Task objective: Below are records; give the number of their lines that hold the word "Mbit", and write nothing more.

[Records drawn from a dataset]
--- config.mk ---
export PLATFORM = sky130hd
export DESIGN_NAME = tp10_phy
export DESIGN_NICKNAME = d
export VERILOG_FILES = /design/src/verilog/tp10_pkg.sv /design/src/verilog/tp10_phy.sv
export VERILOG_INCLUDE_DIRS = /design/src /design/src/verilog
export SDC_FILE = /design/constraint.sdc
export NUM_CORES = 1
export LEC_CHECK = 0
export ABC_AREA = 1
export BUFFER_PORTS_ARGS = -buffer_cell sky130_fd_sc_hd__buf_2
export CAP_MARGIN = 5
export CORE_MARGIN = 10
export CORE_UTILIZATION = 45
export CTS_BUF_LIST = sky130_fd_sc_hd__clkbuf_2
export CTS_CLUSTER_DIAMETER = 200
export DETAILED_ROUTE_END_ITERATION = 10
export PLACE_DENSITY_LB_ADDON = 0.2
export SLEW_MARGIN = 20
export SYNTH_ARGS = -nofsm -noshare
export SYNTH_HDL_FRONTEND = slang
export SYNTH_SLANG_ARGS = --single-unit
--- constraint.sdc ---
create_clock -name i_clk -period 2.8 [get_ports i_clk]
set_input_delay 0.28 -clock i_clk [delete_from_list [all_inputs] [get_ports i_clk]]
set_output_delay 0.28 -clock i_clk [all_outputs]
set_load 0.02 [all_outputs]
--- src/verilog/tp10_defines.svh ---
// Constants for the 10 Mbit/s twisted-pair PHY control block
`ifndef TP10_DEFINES_SVH
`define TP10_DEFINES_SVH
// ----------------------------------------------------------------
// Clock and timing
// ----------------------------------------------------------------
`define CLK_NS 20
`define SQ_WIN_NS 150
`define EOP_NS 200
`define CRS_DROP_NS 150
`define SQE_DLY_NS 1000
`define SQE_LEN_NS 1000
`define LP_LEN_NS 100
`define US_NS 1000
// Longest times round down, least times round up
`define SQ_WIN_CYC (`SQ_WIN_NS / `CLK_NS)
`define EOP_CYC ((`EOP_NS + `CLK_NS - 1) / `CLK_NS)
`define CRS_DROP_CYC (`CRS_DROP_NS / `CLK_NS)
`define SQE_DLY_CYC (`SQE_DLY_NS / `CLK_NS)
`define SQE_END_CYC (`SQE_DLY_CYC + (`SQE_LEN_NS / `CLK_NS))
`define LP_LEN_CYC (`LP_LEN_NS / `CLK_NS)
`define US_CYC (`US_NS / `CLK_NS)
`define JAB_US 24000
`define UNJAB_US 256000
`define LP_US 16000
`define LOSS_US 100000
// ----------------------------------------------------------------
// Registers
// ----------------------------------------------------------------
`define REG_STAT1 5'h01
`define REG_CTL 5'h10
`define REG_CFG10 5'h1a
`define REG_STAT10 5'h1c
`define STAT1_LINK 2
`define CFG_POL_DIS 3
`define CFG_JAB_DIS 10
`define CFG_LONG 11
`define CFG_SQE_DIS 12
`define CFG_MASK 16'h1c08
`define CTL_FDX 0
`define ST10_LINK 0
`define ST10_JAB 1
`define ST10_POL 15
`define CFG_RST 16'h0000
`endif

--- src/verilog/tp10_pkg.sv ---
// Types for the 10 Mbit/s twisted-pair PHY control block
package tp10_pkg;
    typedef enum logic [1:0] {
        SQ_IDLE = 2'b00,
        SQ_ARM1 = 2'b01,
        SQ_ARM2 = 2'b10,
        SQ_VALID = 2'b11
    } sq_st_t;

    typedef struct packed {
        logic [1:0] txs;
        logic [1:0] sqp;
        logic [1:0] sqn;
        logic [2:0] mid;
        logic [2:0] lpp;
        logic [1:0] lpi;
        logic [1:0] eopi;
        sq_st_t sq;
        logic sq_low;
        logic sq_first;
        logic [3:0] sq_cnt;
        logic [3:0] mid_cnt;
        logic [5:0] pre;
        logic [19:0] jab_cnt;
        logic jab;
        logic [19:0] lp_cnt;
        logic [2:0] lpw;
        logic [19:0] loss_cnt;
        logic link;
        logic [6:0] sqe_cnt;
        logic [2:0] lp_inv_n;
        logic [1:0] eop_n;
        logic pol;
        logic last_bit;
        logic tx_on;
        logic stop;
        logic end_mid;
        logic crs;
        logic col;
        logic lp_out;
        logic [15:0] cfg;
        logic fdx;
        logic [15:0] rdata;
    } st_t;
endpackage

Solution for this task: 2